• [Record excerpts]:
___

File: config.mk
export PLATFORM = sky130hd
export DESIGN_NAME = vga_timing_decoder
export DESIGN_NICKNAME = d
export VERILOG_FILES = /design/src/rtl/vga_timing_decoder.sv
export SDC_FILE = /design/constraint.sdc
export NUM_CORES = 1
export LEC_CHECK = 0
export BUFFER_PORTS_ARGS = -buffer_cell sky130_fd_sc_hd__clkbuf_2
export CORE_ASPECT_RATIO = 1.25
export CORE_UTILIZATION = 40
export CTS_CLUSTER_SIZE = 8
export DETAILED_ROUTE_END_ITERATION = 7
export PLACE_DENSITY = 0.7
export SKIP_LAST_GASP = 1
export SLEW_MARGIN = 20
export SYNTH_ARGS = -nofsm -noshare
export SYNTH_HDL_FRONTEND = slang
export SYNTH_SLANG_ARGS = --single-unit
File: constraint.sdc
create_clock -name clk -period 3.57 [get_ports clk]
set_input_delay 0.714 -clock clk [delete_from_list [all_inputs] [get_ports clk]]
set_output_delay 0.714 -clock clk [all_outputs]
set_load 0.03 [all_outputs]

___

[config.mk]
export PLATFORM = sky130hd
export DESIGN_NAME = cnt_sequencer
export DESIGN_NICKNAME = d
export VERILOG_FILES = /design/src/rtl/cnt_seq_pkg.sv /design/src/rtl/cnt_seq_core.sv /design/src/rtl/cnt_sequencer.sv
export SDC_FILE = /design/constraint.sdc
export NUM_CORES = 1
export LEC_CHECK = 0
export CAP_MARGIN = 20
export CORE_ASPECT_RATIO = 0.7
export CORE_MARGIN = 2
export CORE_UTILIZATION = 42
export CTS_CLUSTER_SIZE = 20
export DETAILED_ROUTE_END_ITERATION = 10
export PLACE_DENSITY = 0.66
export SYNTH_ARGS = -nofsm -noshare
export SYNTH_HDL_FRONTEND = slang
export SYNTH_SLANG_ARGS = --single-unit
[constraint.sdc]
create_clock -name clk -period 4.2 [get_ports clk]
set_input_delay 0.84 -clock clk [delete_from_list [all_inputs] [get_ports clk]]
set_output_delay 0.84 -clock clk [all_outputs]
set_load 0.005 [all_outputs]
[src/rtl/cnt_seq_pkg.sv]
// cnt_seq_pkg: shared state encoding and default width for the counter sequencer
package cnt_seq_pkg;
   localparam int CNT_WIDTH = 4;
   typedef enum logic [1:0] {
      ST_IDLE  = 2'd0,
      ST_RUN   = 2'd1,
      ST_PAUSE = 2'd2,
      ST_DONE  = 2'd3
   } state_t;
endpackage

___

• [Work item]:
The required output is the stretch of entries above from the line containing "export CORE_UTILIZATION = 40" through the line containing "File: constraint.sdc", reproduced exactly.

• [Response box]:
export CORE_UTILIZATION = 40
export CTS_CLUSTER_SIZE = 8
export DETAILED_ROUTE_END_ITERATION = 7
export PLACE_DENSITY = 0.7
export SKIP_LAST_GASP = 1
export SLEW_MARGIN = 20
export SYNTH_ARGS = -nofsm -noshare
export SYNTH_HDL_FRONTEND = slang
export SYNTH_SLANG_ARGS = --single-unit
File: constraint.sdc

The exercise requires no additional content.